The code for the right diagram would be:

```
   // let's add another variable country
   // add additional id 
   const uint32_t COUNTRY{ 2 };
   // country has two values {false, true} which mean {Finland, Egypt}
   // the numbers in the factor represent the number of inhabitants in millions
   // if the factor should represent a probability, we have to normalize the factor
   Factor country{ {COUNTRY}, {2}, { 5, 100 } };
   country.Normalize();
   // now change the factors for Season and Rain to have an additional dependency to country
   Factor season_given_country{ {SEASON,COUNTRY}, {2,2}, {0.8,0.2,0.2,0.8} };
   Factor rain_given_country_and_season{ {RAIN,SEASON,COUNTRY}, {2,2,2}, {0.82,0.18,0.86,0.14,0.4,0.6,0.6,0.4} };

```

So refining the model adds random variables and dependencies. It makes the model more accurate, but also more complex. Manual calculations with factor operations soon get tedious.

What we need are general algorithm, that can be applied to any Bayesian Network, without having to manually specify the factor operations to get a value of interest.

## Variable Elimination
Applying manual factor operations on Bayesian Networks is tedious, but can also be very inefficient. 
If you have a network with many variables, you could first calculate the joint distribution (which contains the knowledge about the whole system) and then marginalize out all variables execpt the variables you are interested in. If you would take a closer look at the operations done in the marginalization step, you would see that some terms would get calculated more than once.

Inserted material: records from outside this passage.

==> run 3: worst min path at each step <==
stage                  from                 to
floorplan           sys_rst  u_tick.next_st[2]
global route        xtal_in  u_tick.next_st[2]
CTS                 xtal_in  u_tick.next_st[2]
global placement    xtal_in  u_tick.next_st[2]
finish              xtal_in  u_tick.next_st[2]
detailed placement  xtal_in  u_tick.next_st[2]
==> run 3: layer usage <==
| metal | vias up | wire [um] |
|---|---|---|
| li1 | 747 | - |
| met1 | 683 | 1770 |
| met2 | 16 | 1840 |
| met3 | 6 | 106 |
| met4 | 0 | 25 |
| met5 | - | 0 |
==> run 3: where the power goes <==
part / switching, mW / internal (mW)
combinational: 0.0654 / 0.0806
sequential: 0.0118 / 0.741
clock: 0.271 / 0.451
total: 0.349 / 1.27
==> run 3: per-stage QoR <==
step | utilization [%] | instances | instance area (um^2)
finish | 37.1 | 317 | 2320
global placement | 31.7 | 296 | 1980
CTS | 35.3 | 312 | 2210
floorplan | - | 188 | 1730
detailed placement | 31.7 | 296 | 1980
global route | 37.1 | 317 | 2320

VariableElimination is an algorithm for Bayesian Networks that uses Dynamic Programming to store intermediate terms until they are needed again, to avoid duplicated calculations.

Let's see how it works. VariableElimination takes in a list of factors (i.e. the Bayesian Network) and a list of variables to eliminate and returns a list of remaining factors after the elimination of the given variables. 

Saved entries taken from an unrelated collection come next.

**src/dsc_pkg.sv**
```systemverilog
// Shared constants and types of the dual converter serial control block
`default_nettype none
package dsc_pkg;
   // Widths
   localparam int CW_W    = 12;
   localparam int RES_W   = 12;
   localparam int DAC_W   = 10;
   localparam int FRAME_W = 16;
   localparam int SH_W    = 32;
   // Control word field positions
   localparam int CH_HI       = 11;
   localparam int CH_LO       = 10;
   localparam int FEAT_HI     = 9;
   localparam int FEAT_LO     = 8;
   localparam int BIT_DEEP    = 7;
   localparam int BIT_LIGHT   = 6;
   localparam int BIT_AUTO    = 5;
   localparam int BIT_REFOFF  = 4;
   localparam int BIT_SPECIAL = 3;
   localparam int ACT_HI      = 2;
   localparam int ACT_LO      = 0;
   // Reset values
   localparam logic [CW_W-1:0]  CW_RESET  = 12'h000;
   localparam logic [DAC_W-1:0] DAC_RESET = 10'h3FF;
   // Field codes
   localparam logic [1:0] FEAT_EXTRA   = 2'h1;
   localparam logic [2:0] ACT_DAC_WR   = 3'h1;
   localparam logic [2:0] ACT_DAC_RD   = 3'h3;
   localparam logic [2:0] ACT_SOFT_RST = 3'h5;
   // Cycle counts
   localparam logic [3:0] CW_LAST      = 4'hB;
   localparam logic [3:0] CONV_LAST    = 4'hF;
   localparam logic [3:0] CH_LATCH_CYC = 4'h1;
   localparam logic [3:0] RESULT_CYC   = 4'hC;
   localparam logic [1:0] DOUT_LOAD    = 2'h2;
   // Conversion sequencer states
   typedef enum logic [2:0] {
      CS_IDLE  = 3'b001,
      CS_CONV  = 3'b010,
      CS_SLEEP = 3'b100
   } dsc_conv_t;
endpackage
`default_nettype wire

```
**src/dsc_cfg_if.sv**
```systemverilog
// Link between the serial control word capture and the conversion core
`default_nettype none
interface dsc_cfg_if;
   import dsc_pkg::*;
   logic             rd_pulse;
   logic             cfg_bit;
   logic [CW_W-1:0]  word;
   logic [DAC_W-1:0] dac;
   logic             acc_dac_wr;
   logic             acc_dac_rd;
   logic             soft_rst;
   modport ctl  (input rd_pulse, cfg_bit, output word, dac, acc_dac_wr, acc_dac_rd, soft_rst);
   modport core (output rd_pulse, cfg_bit, input word, dac, acc_dac_wr, acc_dac_rd, soft_rst);
endinterface
`default_nettype wire

```
**src/dsc_serial_ctrl.sv**
```systemverilog
// Top of the dual converter serial control: strobes, sequencing, frames
//
// Functional notes
// - Control bits enter MSB first, one per edge.
// - Control word resets to all zeros.
// - Word holds channel, feature, sleep, read, action fields.
// - Channel code picks the input pair connection.
// - Feature code picks pair or extra features.
// - Sleep and reference-off bits enable their function.
// - Special read only acts in single-output modes.
// - Action codes arm DAC access or reset.
// - Settings take effect on the twelfth edge.
// - Select pin chooses manual or automatic channels.
// - Output pin chooses both outputs or first only.
// - Result bits valid from third edge after strobe.
// - Trigger starts a sixteen-cycle conversion.
// - Busy stays high for the whole conversion.
// - Manual mode latches next channel at cycle two.
// - Manual dual frame: two zeros, result, two zeros.
// - Manual single mode ignores alternate triggers.
// - Manual single frame: zero, converter flag, result, zeros.
// - Automatic dual frame: channel flag, zero, result, zeros.
// - Automatic single: second output floats, flags lead.
// - Special read returns both results per strobe.
// - DAC write takes two accesses, no channel latch.
`default_nettype none
module dsc_serial_ctrl (
   // Clock and reset
   input  wire logic                          core_clk,
   input  wire logic                          rst,
   // Host strobes and serial input, asynchronous
   input  wire logic                          sample_trigger,
   input  wire logic                          read_strobe,
   input  wire logic                          config_serial_in,
   input  wire logic                          out_select_n,
   // Mode pins, asynchronous
   input  wire logic                          select_mode_pin,
   input  wire logic                          output_mode_pin,
   // Converter results, same clock domain
   input  wire logic [dsc_pkg::RES_W-1:0]     result_a,
   input  wire logic [dsc_pkg::RES_W-1:0]     result_b,
   // Status and analog control
   output logic                               busy,
   output logic [1:0]                         mux_code,
   output logic                               power_down,
   output logic                               deep_sleep,
   output logic                               light_sleep,
   output logic                               ref_off,
   output logic [dsc_pkg::DAC_W-1:0]          dac_value,
   // Serial outputs
   output logic                               serial_out_first,
   output logic                               serial_out_first_oe,
   output logic                               serial_out_second,
   output logic                               serial_out_second_oe
);
   import dsc_pkg::*;

   dsc_cfg_if cfg ();

   dsc_ctl_word u_ctl (
      .core_clk (core_clk),
      .rst      (rst),
      .cfg      (cfg.ctl)
   );

   logic [5:0]       meta_reg, sync_reg;
   logic [1:0]       prev_reg;
   dsc_conv_t        state_reg,  state_next;
   logic [3:0]       ccnt_reg,   ccnt_next;
   logic             busy_reg,   busy_next;
   logic             pair_reg,   pair_next;
   logic             npair_reg,  npair_next;
   logic [RES_W-1:0] resa_reg,   resa_next;
   logic [RES_W-1:0] resb_reg,   resb_next;
   logic             rpair_reg,  rpair_next;
   logic             bpend_reg,  bpend_next;
   logic             bsel_reg,   bsel_next;
   logic             float_reg,  float_next;
   logic             pd_reg,     pd_next;
   logic [1:0]       mux_reg,    mux_next;
   logic [1:0]       pend_reg,   pend_next;
   logic [SH_W-1:0]  sha_reg,    sha_next;
   logic [SH_W-1:0]  shb_reg,    shb_next;
   logic             oea_reg,    oea_next;
   logic             oeb_reg,    oeb_next;
   logic             fstart_reg, fstart_next;
   logic             trig_rise, rd_rise, auto_m, single_m, special, stop, accept, load;
   logic [FRAME_W-1:0] fa, fb;

   // Build one result frame from mode flags and result
   function automatic logic [FRAME_W-1:0] mk_frame(input logic am, input logic sm,
      input logic pb, input logic cb, input logic [RES_W-1:0] r);
      mk_frame = {am & pb, sm & cb, r, 2'h0};
   endfunction

   // Two-flop synchronisers: trigger, strobe, bit, select, two mode pins
   always_ff @(posedge core_clk or posedge rst)
   begin
      if (rst)
      begin
         meta_reg <= 6'h08;
         sync_reg <= 6'h08;
      end
      else
      begin
         meta_reg <= {output_mode_pin, select_mode_pin, out_select_n,
                      config_serial_in, read_strobe, sample_trigger};
         sync_reg <= meta_reg;
      end
   end

   // Pin decodes, all from synchronised copies
   assign trig_rise   = sync_reg[0] & ~prev_reg[0];
   assign rd_rise     = sync_reg[1] & ~prev_reg[1];
   assign auto_m      = sync_reg[4];
   assign single_m    = sync_reg[5];
   assign special     = cfg.word[BIT_SPECIAL] & single_m;
   assign stop        = cfg.word[BIT_DEEP] | cfg.word[BIT_LIGHT];
   assign cfg.rd_pulse = rd_rise;
   assign cfg.cfg_bit  = sync_reg[2];
   // A pending second result blocks a new start so it is not overwritten
   assign accept      = trig_rise & ~stop & ~(single_m & ~special & bpend_reg);
   assign fa          = mk_frame(auto_m, single_m, rpair_reg, 1'b0, resa_reg);
   assign fb          = mk_frame(auto_m, single_m, rpair_reg, 1'b1, resb_reg);

   // Conversion sequencer, channel choice and frame loading
   always_comb
   begin
      state_next  = state_reg;
      ccnt_next   = ccnt_reg;
      busy_next   = busy_reg;
      pair_next   = pair_reg;
      npair_next  = npair_reg;
      resa_next   = resa_reg;
      resb_next   = resb_reg;
      rpair_next  = rpair_reg;
      bpend_next  = bpend_reg;
      bsel_next   = bsel_reg;
      float_next  = float_reg & single_m;
      pend_next   = pend_reg;
      load        = 1'b0;
      sha_next    = {sha_reg[SH_W-2:0], 1'b0};
      shb_next    = {shb_reg[SH_W-2:0], 1'b0};
      case (state_reg)
         CS_IDLE, CS_SLEEP:
         begin
            // Starts while busy never reach here
            if (accept)
            begin
               state_next = CS_CONV;
               ccnt_next  = 4'h0;
               busy_next  = 1'b1;
               pair_next  = npair_reg;
            end
         end
         CS_CONV:
         begin
            ccnt_next = ccnt_reg + 4'h1;
            if (stop)
            begin
               // Deep or light sleep aborts a running conversion
               state_next = CS_IDLE;
               busy_next  = 1'b0;
            end
            else
            begin
               if (ccnt_reg == CH_LATCH_CYC && !auto_m && !cfg.acc_dac_wr)
                  npair_next = sync_reg[2];
               if (ccnt_reg == RESULT_CYC)
               begin
                  resa_next  = result_a;
                  resb_next  = result_b;
                  rpair_next = pair_reg;
               end
               if (ccnt_reg == CONV_LAST)
               begin
                  busy_next  = 1'b0;
                  state_next = cfg.word[BIT_AUTO] ? CS_SLEEP : CS_IDLE;
                  if (auto_m)
                     npair_next = ~pair_reg;
                  float_next = single_m;
                  bpend_next = single_m & ~special;
                  bsel_next  = 1'b0;
               end
            end
         end
         default:
         begin
            state_next = CS_IDLE;
            busy_next  = 1'b0;
         end
      endcase
      // Frame load on the third edge after the strobe
      if (rd_rise)
         pend_next = 2'h1;
      else if (pend_reg == DOUT_LOAD)
      begin
         pend_next = 2'h0;
         load      = 1'b1;
      end
      else if (pend_reg != 2'h0)
         pend_next = pend_reg + 2'h1;
      if (load)
      begin
         shb_next = {fb, {FRAME_W{1'b0}}};
         if (cfg.acc_dac_rd)
            sha_next = {4'h0, cfg.dac, 2'h0, {FRAME_W{1'b0}}};
         else if (special && auto_m)
            sha_next = {fa, fb};
         else if (single_m && !special && bsel_reg)
         begin
            sha_next   = {fb, {FRAME_W{1'b0}}};
            bpend_next = 1'b0;
         end
         else
         begin
            sha_next  = {fa, {FRAME_W{1'b0}}};
            bsel_next = single_m & ~special;
         end
      end
      // Soft reset idles the sequencer and clears the next channel, pending result, frame load and shift registers
      if (cfg.soft_rst)
      begin
         state_next = CS_IDLE;
         busy_next  = 1'b0;
         npair_next = 1'b0;
         bpend_next = 1'b0;
         bsel_next  = 1'b0;
         pend_next  = 2'h0;
         load       = 1'b0;
         sha_next   = {SH_W{1'b0}};
         shb_next   = {SH_W{1'b0}};
      end
   end

   // Output side decodes; pseudo-differential codes only in manual mode
   always_comb
   begin
      mux_next    = (cfg.word[FEAT_HI:FEAT_LO] == FEAT_EXTRA && !auto_m) ?
                    cfg.word[CH_HI:CH_LO] : {pair_next, pair_next};
      pd_next     = stop | (state_next == CS_SLEEP);
      fstart_next = load;
      oea_next    = ~sync_reg[3];
      // Second output floats in single mode unless manual special read
      oeb_next    = ~sync_reg[3] & ~(float_reg & ~(special & ~auto_m));
   end

   // State registers
   always_ff @(posedge core_clk or posedge rst)
   begin
      if (rst)
      begin
         prev_reg   <= 2'h0;
         state_reg  <= CS_IDLE;
         ccnt_reg   <= 4'h0;
         busy_reg   <= 1'b0;
         pair_reg   <= 1'b0;
         npair_reg  <= 1'b0;
         resa_reg   <= {RES_W{1'b0}};
         resb_reg   <= {RES_W{1'b0}};
         rpair_reg  <= 1'b0;
         bpend_reg  <= 1'b0;
         bsel_reg   <= 1'b0;
         float_reg  <= 1'b0;
         pd_reg     <= 1'b0;
         mux_reg    <= 2'h0;
         pend_reg   <= 2'h0;
         sha_reg    <= {SH_W{1'b0}};
         shb_reg    <= {SH_W{1'b0}};
         oea_reg    <= 1'b0;
         oeb_reg    <= 1'b0;
         fstart_reg <= 1'b0;
      end
      else
      begin
         prev_reg   <= sync_reg[1:0];
         state_reg  <= state_next;
         ccnt_reg   <= ccnt_next;
         busy_reg   <= busy_next;
         pair_reg   <= pair_next;
         npair_reg  <= npair_next;
         resa_reg   <= resa_next;
         resb_reg   <= resb_next;
         rpair_reg  <= rpair_next;
         bpend_reg  <= bpend_next;
         bsel_reg   <= bsel_next;
         float_reg  <= float_next;
         pd_reg     <= pd_next;
         mux_reg    <= mux_next;
         pend_reg   <= pend_next;
         sha_reg    <= sha_next;
         shb_reg    <= shb_next;
         oea_reg    <= oea_next;
         oeb_reg    <= oeb_next;
         fstart_reg <= fstart_next;
      end
   end

   // Outputs, all from flip-flops
   assign busy                 = busy_reg;
   assign mux_code             = mux_reg;
   assign power_down           = pd_reg;
   assign deep_sleep           = cfg.word[BIT_DEEP];
   assign light_sleep          = cfg.word[BIT_LIGHT];
   assign ref_off              = cfg.word[BIT_REFOFF];
   assign dac_value            = cfg.dac;
   assign serial_out_first     = sha_reg[SH_W-1];
   assign serial_out_first_oe  = oea_reg;
   assign serial_out_second    = shb_reg[SH_W-1];
   assign serial_out_second_oe = oeb_reg;

   AST_BUSY_LEN: assert property (@(posedge core_clk)
      disable iff (rst || cfg.soft_rst || stop)
      $rose(busy_reg) |-> busy_reg[*8] ##1 busy_reg[*8] ##1 !busy_reg)
      else $error("busy did not span sixteen cycles");

   AST_BUSY_END: assert property (@(posedge core_clk)
      disable iff (rst || cfg.soft_rst)
      $fell(busy_reg) && !$past(stop) && !$past(cfg.soft_rst)
      |-> $past(ccnt_reg) == CONV_LAST)
      else $error("busy fell before conversion end");

   AST_DATA_START: assert property (@(posedge core_clk)
      disable iff (rst || cfg.soft_rst)
      rd_rise ##1 !rd_rise ##1 !rd_rise |=> fstart_reg)
      else $error("frame not started on third edge after strobe");

   AST_TAIL_ZERO: assert property (@(posedge core_clk)
      disable iff (rst || cfg.soft_rst)
      fstart_reg ##1 (!fstart_reg)[*8] ##1 (!fstart_reg)[*5]
      |=> (!shb_reg[SH_W-1] || fstart_reg) ##1 (!shb_reg[SH_W-1] || fstart_reg))
      else $error("frame does not end in two zeros");

   AST_CH_LATCH: assert property (@(posedge core_clk)
      disable iff (rst || cfg.soft_rst)
      state_reg == CS_CONV && ccnt_reg == CH_LATCH_CYC && !auto_m && !stop
      && !cfg.acc_dac_wr |=> npair_reg == $past(sync_reg[2]))
      else $error("manual channel not latched at second cycle");

   AST_AUTO_TOGGLE: assert property (@(posedge core_clk)
      disable iff (rst || cfg.soft_rst)
      state_reg == CS_CONV && ccnt_reg == CONV_LAST && auto_m && !stop
      |=> npair_reg != pair_reg)
      else $error("automatic mode did not alternate channel");

   AST_B_FLOAT: assert property (@(posedge core_clk)
      disable iff (rst || cfg.soft_rst)
      float_reg && !(special && !auto_m) |=> !serial_out_second_oe)
      else $error("second output driven in single-output mode");

   AST_ALT_IGNORE: assert property (@(posedge core_clk)
      disable iff (rst || cfg.soft_rst)
      state_reg == CS_IDLE && trig_rise && bpend_reg && single_m && !special
      |=> state_reg == CS_IDLE && !busy_reg)
      else $error("trigger honoured while second result pending");

   AST_CS_GATE: assert property (@(posedge core_clk)
      disable iff (rst)
      sync_reg[3] |=> !serial_out_first_oe && !serial_out_second_oe)
      else $error("outputs driven with output select high");
endmodule
`default_nettype wire

```
**src/dsc_ctl_word.sv**
```systemverilog
// Serial control word capture, reference DAC register and soft reset
`default_nettype none
module dsc_ctl_word (
   // Clock and reset
   input  wire logic core_clk,
   input  wire logic rst,
   // Link to the core
   dsc_cfg_if.ctl    cfg
);
   import dsc_pkg::*;

   logic [CW_W-1:0]  sh_reg,     sh_next;
   logic [3:0]       cnt_reg,    cnt_next;
   logic [CW_W-1:0]  word_reg,   word_next;
   logic [DAC_W-1:0] dac_reg,    dac_next;
   logic             arm_wr_reg, arm_wr_next;
   logic             arm_rd_reg, arm_rd_next;
   logic             acc_wr_reg, acc_wr_next;
   logic             acc_rd_reg, acc_rd_next;
   logic             srst_reg,   srst_next;
   logic             apply_reg,  apply_next;
   logic [CW_W-1:0]  nw;

   // Shift in MSB first, one bit per edge, settle on the twelfth
   always_comb
   begin
      nw          = {sh_reg[CW_W-2:0], cfg.cfg_bit};
      sh_next     = sh_reg;
      cnt_next    = cnt_reg;
      word_next   = word_reg;
      dac_next    = dac_reg;
      arm_wr_next = arm_wr_reg;
      arm_rd_next = arm_rd_reg;
      acc_wr_next = acc_wr_reg;
      acc_rd_next = acc_rd_reg;
      srst_next   = 1'b0;
      apply_next  = 1'b0;
      if (cfg.rd_pulse)
      begin
         // A fresh strobe restarts capture; an armed access is consumed here
         sh_next     = nw;
         cnt_next    = 4'h1;
         acc_wr_next = arm_wr_reg;
         acc_rd_next = arm_rd_reg;
         arm_wr_next = 1'b0;
         arm_rd_next = 1'b0;
      end
      else if (cnt_reg != 4'h0)
      begin
         sh_next  = nw;
         cnt_next = cnt_reg + 4'h1;
         if (cnt_reg == CW_LAST)
         begin
            cnt_next    = 4'h0;
            apply_next  = 1'b1;
            acc_wr_next = 1'b0;
            acc_rd_next = 1'b0;
            if (acc_wr_reg)
               dac_next = nw[DAC_W-1:0];
            else if (!acc_rd_reg)
            begin
               if (nw[ACT_HI:ACT_LO] == ACT_SOFT_RST)
                  srst_next = 1'b1;
               else
               begin
                  word_next   = nw;
                  arm_wr_next = (nw[FEAT_HI:FEAT_LO] == FEAT_EXTRA) &&
                                (nw[ACT_HI:ACT_LO] == ACT_DAC_WR);
                  arm_rd_next = (nw[FEAT_HI:FEAT_LO] == FEAT_EXTRA) &&
                                (nw[ACT_HI:ACT_LO] == ACT_DAC_RD);
               end
            end
         end
      end
      // Soft reset returns the whole interface to its reset values, DAC to 3FF
      if (srst_next)
      begin
         sh_next     = CW_RESET;
         cnt_next    = 4'h0;
         word_next   = CW_RESET;
         dac_next    = DAC_RESET;
         arm_wr_next = 1'b0;
         arm_rd_next = 1'b0;
      end
   end

   // State registers
   always_ff @(posedge core_clk or posedge rst)
   begin
      if (rst)
      begin
         sh_reg     <= CW_RESET;
         cnt_reg    <= 4'h0;
         word_reg   <= CW_RESET;
         dac_reg    <= DAC_RESET;
         arm_wr_reg <= 1'b0;
         arm_rd_reg <= 1'b0;
         acc_wr_reg <= 1'b0;
         acc_rd_reg <= 1'b0;
         srst_reg   <= 1'b0;
         apply_reg  <= 1'b0;
      end
      else
      begin
         sh_reg     <= sh_next;
         cnt_reg    <= cnt_next;
         word_reg   <= word_next;
         dac_reg    <= dac_next;
         arm_wr_reg <= arm_wr_next;
         arm_rd_reg <= arm_rd_next;
         acc_wr_reg <= acc_wr_next;
         acc_rd_reg <= acc_rd_next;
         srst_reg   <= srst_next;
         apply_reg  <= apply_next;
      end
   end

   assign cfg.word       = word_reg;
   assign cfg.dac        = dac_reg;
   assign cfg.acc_dac_wr = acc_wr_reg;
   assign cfg.acc_dac_rd = acc_rd_reg;
   assign cfg.soft_rst   = srst_reg;

   AST_CW_APPLY: assert property (@(posedge core_clk) disable iff (rst)
      cfg.rd_pulse ##1 (!cfg.rd_pulse)[*8] ##1 (!cfg.rd_pulse)[*3] |=> apply_reg)
      else $error("control word not applied on twelfth edge");

   AST_SOFT_RST: assert property (@(posedge core_clk) disable iff (rst)
      srst_reg |-> (word_reg == CW_RESET) && (dac_reg == DAC_RESET) && !arm_wr_reg)
      else $error("soft reset left control state set");
endmodule
`default_nettype wire

```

If we eliminate Country and Season, we get the marginal probability of Rain.

```
   std::vector <Factor> factors{
      country,
      season_given_country,
      rain_given_country_and_season
   };

   auto f(factors);  // make copy to preserve original factors
   // eliminate Season and Country gives the marginal of Rain
   VariableElimination(f, { SEASON,COUNTRY });
   const auto m_rain = f.front();
```
If you want the probabilities of other variables, you have to run Variable Elimination again.
For example, to calculate the marginal probability of Season:
```
   f = factors;  // restore original factors
   // eliminate Rain and Country gives the marginal of Season
   VariableElimination(f, { RAIN,COUNTRY });
   const auto m_season = f.front();
   std::cout << "m_season:\n" << m_season;
```
If you want to calculate multiple values from a Bayes Net, use the more efficient Clique Tree algorithm, to avoid duplicate calculations.

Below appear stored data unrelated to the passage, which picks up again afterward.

### src/sivw_regs.vh
// Register field positions, commands and reset values for the interrupt block
`ifndef SIVW_REGS_VH
`define SIVW_REGS_VH
`define SIVW_PTR_CTRL      3'h1
`define SIVW_PTR_VECT      3'h2
`define SIVW_CMD_RST_EXT   3'h2
`define SIVW_CMD_CH_RST    3'h3
`define SIVW_CMD_RST_TXINT 3'h5
`define SIVW_BIT_EXTEN     0
`define SIVW_BIT_TXEN      1
`define SIVW_BIT_SAV       2
`define SIVW_BIT_RXM0      3
`define SIVW_BIT_RXM1      4
`define SIVW_BIT_WRRX      5
`define SIVW_BIT_WRFUNC    6
`define SIVW_BIT_WREN      7
`define SIVW_CTRL_RST      8'h00
`define SIVW_VECT_RST      8'h00
`define SIVW_SRC_TX        2'h0
`define SIVW_SRC_EXT       2'h1
`define SIVW_SRC_RX        2'h2
`define SIVW_SRC_SPC       2'h3
`endif

### src/sivw_chan.v
// One channel: control register, pending flags and wait/ready handshake
`timescale 1ns/1ns
`include "sivw_regs.vh"
module sivw_chan (
	input  wire       clk_sys,     // System clock
	input  wire       rstn,        // Async reset, active low
	input  wire       ctrlWr,      // Write of control register
	input  wire [7:0] wrData,      // Write data
	input  wire       cmdRstExt,   // Re-arm external/status latch
	input  wire       cmdRstTx,    // Reset transmit interrupt pending
	input  wire       chanRst,     // Channel reset pulse
	input  wire [2:0] extIn,       // Synchronised cd, cts, align inputs
	input  wire       brkIn,       // Synchronised break/abort state
	input  wire       eomSet,      // Underrun/end-of-message latch set
	input  wire       txEmpty,     // Transmit buffer empty
	input  wire       txLoad,      // Character loaded to transmit buffer
	input  wire       crcDone,     // CRC transmission complete
	input  wire       rxFull,      // Receive buffer full
	input  wire       rxChar,      // Character received pulse
	input  wire       rxFirst,     // First character of message
	input  wire       parErr,      // Parity error with character
	input  wire       otherErr,    // Overrun, framing or end of frame
	input  wire       dataSel,     // This channel's data port selected
	input  wire       otherSel,    // Opposite channel addressed
	input  wire       ioAct,       // Strobe and select both active
	input  wire       ackDone,     // Acknowledge of this channel source
	input  wire [1:0] ackSrc,      // Source being acknowledged
	output reg  [7:0] ctrl,        // Control register
	output reg  [3:0] pend,        // Pending: spc, rx, ext, tx
	output reg  [2:0] extLatch,    // Latched external status
	output reg        wrOut,       // Handshake output level
	output reg        wrOe         // Handshake output enable
);
	reg  [2:0] extPrev;
	reg        brkPrev;
	reg        extArmed;
	reg        txArmed;
	reg        txEmptyD;
	wire       extChg = (extIn != extPrev) || (brkIn != brkPrev) || eomSet;
	wire       rxMode1 = ctrl[`SIVW_BIT_RXM1];
	wire       rxMode0 = ctrl[`SIVW_BIT_RXM0];
	wire       rxOn = rxMode1 | rxMode0;
	// parity only special in mode 10
	wire       special = rxChar & (otherErr | (parErr & rxMode1 & ~rxMode0));
	// first only or every character
	wire       rxHit = rxChar & ~special & rxOn
		& (rxMode1 | rxFirst);
	wire       txRise = txEmpty & ~txEmptyD;
	wire       wrAct;
	wire       wrTrack;

	always @(posedge clk_sys or negedge rstn) begin
		if (!rstn) begin
			ctrl <= `SIVW_CTRL_RST;
			pend <= 4'h0;
			extLatch <= 3'h0;
			extPrev <= 3'h0;
			brkPrev <= 1'b0;
			extArmed <= 1'b1;
			txArmed <= 1'b1;
			txEmptyD <= 1'b1;
		end else if (chanRst) begin
			ctrl <= `SIVW_CTRL_RST;
			pend <= 4'h0;
			extArmed <= 1'b1;
			txArmed <= 1'b1;
			extPrev <= extIn;
			brkPrev <= brkIn;
			txEmptyD <= txEmpty;
		end else begin
			if (ctrlWr)
				ctrl <= wrData;
			extPrev <= extIn;
			brkPrev <= brkIn;
			txEmptyD <= txEmpty;
			// latch until re-armed
			if (extArmed && extChg && ctrl[`SIVW_BIT_EXTEN]) begin
				extLatch <= extIn;
				extArmed <= 1'b0;
			end else if (cmdRstExt)
				extArmed <= 1'b1;
			// suppress until next load
			if (txLoad || crcDone)
				txArmed <= 1'b1;
			else if (cmdRstTx)
				txArmed <= 1'b0;
			// transmit empty interrupt
			if (txRise && txArmed && ctrl[`SIVW_BIT_TXEN])
				pend[0] <= 1'b1;
			else if ((ackDone && ackSrc == `SIVW_SRC_TX) || cmdRstTx)
				pend[0] <= 1'b0;
			// external status interrupt
			if (extArmed && extChg && ctrl[`SIVW_BIT_EXTEN])
				pend[1] <= 1'b1;
			else if (ackDone && ackSrc == `SIVW_SRC_EXT)
				pend[1] <= 1'b0;
			if (rxHit)
				pend[2] <= 1'b1;
			else if (ackDone && ackSrc == `SIVW_SRC_RX)
				pend[2] <= 1'b0;
			// special in every nonzero mode
			if (special && rxOn)
				pend[3] <= 1'b1;
			else if (ackDone && ackSrc == `SIVW_SRC_SPC)
				pend[3] <= 1'b0;
		end
	end

	// buffer being tracked
	assign wrTrack = ctrl[`SIVW_BIT_WRRX] ? rxFull : txEmpty;
	// wait also when other channel addressed
	assign wrAct = ctrl[`SIVW_BIT_WRRX] ? (~rxFull & (dataSel | otherSel))
		: (~txEmpty & (dataSel | otherSel));

	// ready asserts on rising edge
	always @(posedge clk_sys or negedge rstn) begin
		if (!rstn) begin
			wrOut <= 1'b1;
			wrOe <= 1'b0;
		end else if (!ctrl[`SIVW_BIT_WREN]) begin
			// disabled: high or released
			wrOut <= 1'b1;
			wrOe <= ctrl[`SIVW_BIT_WRFUNC];
		end else if (ctrl[`SIVW_BIT_WRFUNC]) begin
			// ready low, released on access
			wrOut <= ~(wrTrack & ~ioAct);
			wrOe <= 1'b1;
		end else begin
			// wait pulls low or floats
			wrOut <= 1'b0;
			wrOe <= wrAct & ioAct;
		end
	end
endmodule // sivw_chan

For another example, see [Water Sprinkler](../examples/water_sprinkler/water_sprinkler_variable_elimination.cpp)

## Clique Tree (Junction Tree)

VariableElimination is an efficient algorithm for networks that are trees. In a tree, you have only one path between two variables. If you have a network that has variables with more than one path between, you can cluster variables into common factors, called cliques. These cliques then form again a tree, where we can efficiently do the inference.